Why even go out of the box? if im playing the same notes?
#2
Effect, It's like asking why you should play an inversion or a voicing. Why go out of the box? Emotions, chromatic runs... Most of the solos you will come p with are going to be pentatonic cause even though you don't know you're playing a scale, notes that go well together are usually in a scale
Quote by Tyson2011
when in doubt, adjust the truss rod.

Sfedf the First ...
or should it be the insane?
#3
Here's just one of many ideas about knowing the boxes; it allows you to play laterally rather than vertically.
-5h8p5----8h10p8-------10h12p10-----12h15p12-----15h17p15-----17-20b22
------8s10------10s13----------13s15--------15s17--------17s20
----------
-
-
-

Playing laterally helps keep uniformity of tone.

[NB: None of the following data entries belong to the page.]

$ cat config.mk
export PLATFORM = sky130hd
export DESIGN_NAME = uart_tx_sched_flat
export DESIGN_NICKNAME = d
export VERILOG_FILES = /design/src/rtl/uart_tx_sched_if.sv /design/src/rtl/uart_tx_sched.sv /design/src/flat_wrapper.sv
export SDC_FILE = /design/constraint.sdc
export NUM_CORES = 1
export LEC_CHECK = 0
export BUFFER_PORTS_ARGS = -buffer_cell sky130_fd_sc_hd__buf_4
export CORE_MARGIN = 8
export CORE_UTILIZATION = 40
export DETAILED_ROUTE_END_ITERATION = 6
export GPL_ROUTABILITY_DRIVEN = 0
export PLACE_DENSITY = 0.76
export SLEW_MARGIN = 20
export SYNTH_ARGS = -nofsm -noshare
export SYNTH_HDL_FRONTEND = slang
export SYNTH_SLANG_ARGS = --single-unit
$ cat constraint.sdc
create_clock -name clk -period 1.67 [get_ports clk]
set_input_delay 0.0835 -clock clk [delete_from_list [all_inputs] [get_ports clk]]
set_output_delay 0.0835 -clock clk [all_outputs]
set_load 0.02 [all_outputs]
$ cat src/rtl/uart_tx_sched_if.sv
// Producer-side bundle for uart_tx_sched.
//   req      : per-requester send request (level)
//   req_data : byte for requester i at [i*DATA_W +: DATA_W]
//   gnt      : one-hot grant pulse, one cycle
//   gnt_id   : index of the current or last grant
//   busy     : high from the grant cycle until the frame completes
//   done     : one-cycle pulse at frame completion
// Modports: master = producers, slave = scheduler.
interface uart_tx_sched_if #(
    parameter int NUM_REQ = 4,
    parameter int DATA_W  = 8
);
    localparam int ID_W = $clog2(NUM_REQ);

    logic [NUM_REQ-1:0]        req;
    logic [NUM_REQ*DATA_W-1:0] req_data;
    logic [NUM_REQ-1:0]        gnt;
    logic [ID_W-1:0]           gnt_id;
    logic                      busy;
    logic                      done;

    modport master (
        output req, req_data,
        input  gnt, gnt_id, busy, done
    );

    modport slave (
        input  req, req_data,
        output gnt, gnt_id, busy, done
    );
endinterface
===== config.mk =====
export PLATFORM = sky130hd
export DESIGN_NAME = cdc_fifo_write_arbiter
export DESIGN_NICKNAME = d
export VERILOG_FILES = /design/src/rtl/cdc_fifo_write_arbiter.sv
export SDC_FILE = /design/constraint.sdc
export NUM_CORES = 1
export LEC_CHECK = 0
export ABC_AREA = 1
export CORE_ASPECT_RATIO = 1.25
export CORE_MARGIN = 1.5
export CORE_UTILIZATION = 44
export DETAILED_ROUTE_END_ITERATION = 7
export PLACE_DENSITY = 0.79
export SYNTH_ARGS = -nofsm -noshare
export SYNTH_HDL_FRONTEND = slang
export SYNTH_SLANG_ARGS = --single-unit
export TNS_END_PERCENT = 50

===== constraint.sdc =====
create_clock -name clk -period 1.9 [get_ports clk]
set_input_delay 0.285 -clock clk [delete_from_list [all_inputs] [get_ports clk]]
set_output_delay 0.285 -clock clk [all_outputs]
set_load 0.02 [all_outputs]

Try playing that in just one box.... exactly, you can't.
Last edited by mdc at Mar 20, 2012,
#4
Can someone explain it better? ive been using the extended version of the box that has 3 boxes total in it.
#5
**** boxes learn the intervals and their sounds. Then you can improvise from the soul, instead of from the fingers.
#6
Quote by IbanezMan989
Hey fellas.

I know where all the positons are across the neck,

But im trying to auctually apply it to a song,

Why even go out of the box? if im playing the same notes?

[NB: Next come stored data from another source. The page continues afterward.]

<file path="src/rtl/bg_sched_pkg.sv">
// Shared types and constants for the background frame scheduler.
//   bg_mode_e     : image selection mode (manual requests or timed auto cycling)
//   ROM_ADDR_W    : background ROM address width
//   CALC_W        : width of the address-scaling intermediates
//   COORD_W       : DrawX/DrawY width
//   DEF_*         : default source image and screen geometry
package bg_sched_pkg;

  typedef enum logic {
    ModeManual,
    ModeAuto
  } bg_mode_e;

  localparam int unsigned ROM_ADDR_W = 17;
  localparam int unsigned CALC_W     = 27;
  localparam int unsigned COORD_W    = 10;

  localparam int unsigned DEF_IMG_W    = 175;
  localparam int unsigned DEF_IMG_H    = 480;
  localparam int unsigned DEF_SCREEN_W = 640;
  localparam int unsigned DEF_SCREEN_H = 480;

endpackage

</file>
<file path="src/rtl/bg_addr_gen.sv">
// Background ROM address stage and blank delay line.
// Scales the screen coordinate onto the source image and registers the
// resulting ROM address (1 cycle). blank is delayed 2 cycles so it lines up
// with the ROM data that comes back one cycle after the address.
// Ports:
//   vga_clk     in  pixel clock
//   reset       in  asynchronous, active-high
//   DrawX/DrawY in  current pixel column/row
//   blank       in  1 = visible pixel
//   rom_address out registered scaled address, 0 outside the visible area
//   pix_blank   out blank delayed 2 cycles
module bg_addr_gen
  import bg_sched_pkg::*;
#(
  parameter int unsigned IMG_W    = DEF_IMG_W,
  parameter int unsigned IMG_H    = DEF_IMG_H,
  parameter int unsigned SCREEN_W = DEF_SCREEN_W,
  parameter int unsigned SCREEN_H = DEF_SCREEN_H
) (
  input  logic                  vga_clk,
  input  logic                  reset,
  input  logic [COORD_W-1:0]    DrawX,
  input  logic [COORD_W-1:0]    DrawY,
  input  logic                  blank,
  output logic [ROM_ADDR_W-1:0] rom_address,
  output logic                  pix_blank
);

  logic [CALC_W-1:0]        w_x_scaled;
  logic [CALC_W-1:0]        w_row;
  logic [CALC_W-1:0]        w_addr;
  logic                     w_in_view;
  logic [CALC_W-ROM_ADDR_W-1:0] w_unused_hi;

  logic [ROM_ADDR_W-1:0]    r_rom_address;
  logic                     r_blank_d;
  logic                     r_pix_blank;

  always_comb begin
    w_x_scaled = (CALC_W'(DrawX) * CALC_W'(IMG_W)) / CALC_W'(SCREEN_W);
    w_row      = (CALC_W'(DrawY) * CALC_W'(IMG_H)) / CALC_W'(SCREEN_H);
    w_addr     = w_x_scaled + w_row * CALC_W'(IMG_W);
    w_in_view  = (32'(DrawX) < SCREEN_W) && (32'(DrawY) < SCREEN_H);
  end

  // Upper bits are always zero for in-range geometry.
  assign w_unused_hi = w_addr[CALC_W-1:ROM_ADDR_W];

  always_ff @(posedge vga_clk or posedge reset) begin
    if (reset) begin
      r_rom_address <= '0;
      r_blank_d     <= 1'b0;
      r_pix_blank   <= 1'b0;
    end else begin
      r_rom_address <= w_in_view ? w_addr[ROM_ADDR_W-1:0] : '0;
      r_blank_d     <= blank;
      r_pix_blank   <= r_blank_d;
    end
  end

  assign rom_address = r_rom_address;
  assign pix_blank   = r_pix_blank;

endmodule

</file>
<file path="src/rtl/bg_frame_scheduler.sv">
// Background image scheduler: picks which of NUM_BG images drives the
// ROM/palette mux, switching only on frame boundaries.
// Optional feature macro: BG_SCHED_AUTO_EN builds the AUTO mode FSM and the
// frame-hold counter; without it the scheduler is manual-only and auto_en is
// ignored.
// Ports:
//   vga_clk, reset        pixel clock, asynchronous active-high reset
//   DrawX, DrawY, blank   raster position and visible flag
//   sel_req_valid/idx     manual select request, sel_req_ready = accepted
//   auto_en               request automatic cycling (sampled at frame_start)
//   bg_sel                current image index
//   rom_address           scaled ROM address (1 cycle after DrawX/DrawY)
//   pix_blank             blank delayed 2 cycles
//   frame_start           1-cycle pulse after the first pixel of a frame
module bg_frame_scheduler
  import bg_sched_pkg::*;
#(
  parameter int unsigned NUM_BG      = 4,
  parameter int unsigned IMG_W       = DEF_IMG_W,
  parameter int unsigned IMG_H       = DEF_IMG_H,
  parameter int unsigned SCREEN_W    = DEF_SCREEN_W,
  parameter int unsigned SCREEN_H    = DEF_SCREEN_H,
  parameter int unsigned HOLD_FRAMES = 60,
  localparam int unsigned IDX_W      = $clog2(NUM_BG)
) (
  input  logic                  vga_clk,
  input  logic                  reset,
  input  logic [COORD_W-1:0]    DrawX,
  input  logic [COORD_W-1:0]    DrawY,
  input  logic                  blank,
  input  logic                  sel_req_valid,
  input  logic [IDX_W-1:0]      sel_req_idx,
  output logic                  sel_req_ready,
  input  logic                  auto_en,
  output logic [IDX_W-1:0]      bg_sel,
  output logic [ROM_ADDR_W-1:0] rom_address,
  output logic                  pix_blank,
  output logic                  frame_start
);

  logic             w_origin;
  logic             w_auto_adv;
  logic [IDX_W-1:0] w_bg_sel_d;
  logic             w_pend_vld_d;
  logic [IDX_W-1:0] w_pend_idx_d;

  logic             r_origin;
  logic             r_frame_start;
  logic [IDX_W-1:0] r_bg_sel;
  logic             r_pend_vld;
  logic [IDX_W-1:0] r_pend_idx;

  assign w_origin = (DrawX == '0) && (DrawY == '0);

`ifdef BG_SCHED_AUTO_EN
  localparam int unsigned CNT_W = (HOLD_FRAMES > 1) ? $clog2(HOLD_FRAMES) : 1;

  bg_mode_e         r_mode;
  bg_mode_e         w_mode_d;
  logic [CNT_W-1:0] r_cnt;
  logic [CNT_W-1:0] w_cnt_d;

  always_comb begin
    w_mode_d   = r_mode;
    w_cnt_d    = r_cnt;
    w_auto_adv = 1'b0;
    if (r_frame_start) begin
      w_mode_d = auto_en ? ModeAuto : ModeManual;
      unique case (r_mode)
        ModeManual: begin
          if (auto_en) w_cnt_d = '0;
        end
        ModeAuto: begin
          // A pending manual request wins over this frame's auto advance.
          if (r_pend_vld) begin
            w_cnt_d = '0;
          end else if (r_cnt == CNT_W'(HOLD_FRAMES - 1)) begin
            w_cnt_d    = '0;
            w_auto_adv = 1'b1;
          end else begin
            w_cnt_d = r_cnt + 1'b1;
          end
        end
        default: w_mode_d = ModeManual;
      endcase
    end
  end

  always_ff @(posedge vga_clk or posedge reset) begin
    if (reset) begin
      r_mode <= ModeManual;
      r_cnt  <= '0;
    end else begin
      r_mode <= w_mode_d;
      r_cnt  <= w_cnt_d;
    end
  end
`else
  // Manual-only build: the mode is permanently MANUAL.
  logic w_unused_auto_en;
  assign w_unused_auto_en = auto_en;
  assign w_auto_adv       = 1'b0;
`endif

  always_comb begin
    w_bg_sel_d   = r_bg_sel;
    w_pend_vld_d = r_pend_vld;
    w_pend_idx_d = r_pend_idx;
    if (r_frame_start && r_pend_vld) begin
      w_bg_sel_d   = r_pend_idx;
      w_pend_vld_d = 1'b0;
    end else begin
      if (r_frame_start && w_auto_adv) begin
        w_bg_sel_d = (r_bg_sel == IDX_W'(NUM_BG - 1)) ? '0 : r_bg_sel + 1'b1;
      end
      // Out-of-range indices complete the handshake but are dropped.
      if (sel_req_valid && !r_pend_vld && (32'(sel_req_idx) < NUM_BG)) begin
        w_pend_vld_d = 1'b1;
        w_pend_idx_d = sel_req_idx;
      end
    end
  end

  always_ff @(posedge vga_clk or posedge reset) begin
    if (reset) begin
      r_origin      <= 1'b0;
      r_frame_start <= 1'b0;
      r_bg_sel      <= '0;
      r_pend_vld    <= 1'b0;
      r_pend_idx    <= '0;
    end else begin
      r_origin      <= w_origin;
      r_frame_start <= w_origin && !r_origin;
      r_bg_sel      <= w_bg_sel_d;
      r_pend_vld    <= w_pend_vld_d;
      r_pend_idx    <= w_pend_idx_d;
    end
  end

  assign sel_req_ready = !r_pend_vld;
  assign bg_sel        = r_bg_sel;
  assign frame_start   = r_frame_start;

  bg_addr_gen #(
    .IMG_W    (IMG_W),
    .IMG_H    (IMG_H),
    .SCREEN_W (SCREEN_W),
    .SCREEN_H (SCREEN_H)
  ) u_addr_gen (
    .vga_clk     (vga_clk),
    .reset       (reset),
    .DrawX       (DrawX),
    .DrawY       (DrawY),
    .blank       (blank),
    .rom_address (rom_address),
    .pix_blank   (pix_blank)
  );

endmodule

</file>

If you're asking the question "why even go out of the box" then the answer is "don't."

I've said this in a lot of threads, but I guess it bears repeating:

You should stay in one box until you're able to create music that you like in one box, until you understand how to use it, letting your brain do the work - playing what you want to hear. If your ear isn't developed, if you don't have a strong mind-fretboard link, then you're largely wasting your time learning multiple boxes.

Instead, focus on your ear. Focus on your ability to visualize how you're going to play something and then play it. Focus in your ability to play something worthwhile that reacts to the underlying chord changes in a single box.

And once you can do that, worry about the other boxes.
#7
Quote by IbanezMan989
Hey fellas.

I know where all the positons are across the neck,

But im trying to auctually apply it to a song,

Why even go out of the box? if im playing the same notes?



learn some solos. Then you'll be applying the scales across the neck. Don't even try to improvise until you have some experience doing this 1st.
shred is gaudy music
#8
i can improvise pretty decent, i use the 1st 2nd and 3nd position only tho.


Cant find a way to use the other positions along with the first 3
#9
Quote by IbanezMan989
i can improvise pretty decent, i use the 1st 2nd and 3nd position only tho.


Cant find a way to use the other positions along with the first 3



Then you're doing something wrong. At some point you may need to invest into yourself somewhere, maybe through getting a teacher, as it appears you cannot both be the student and the teacher. How can you teach what you don't understand?

Best,

Sean
#10
Quote by IbanezMan989

Why even go out of the box? if im playing the same notes?


Same notes, different octaves? As noted above, learn some solos and see how other guitarists use the "boxes".
And no, Guitar Hero will not help. Even on expert. Really.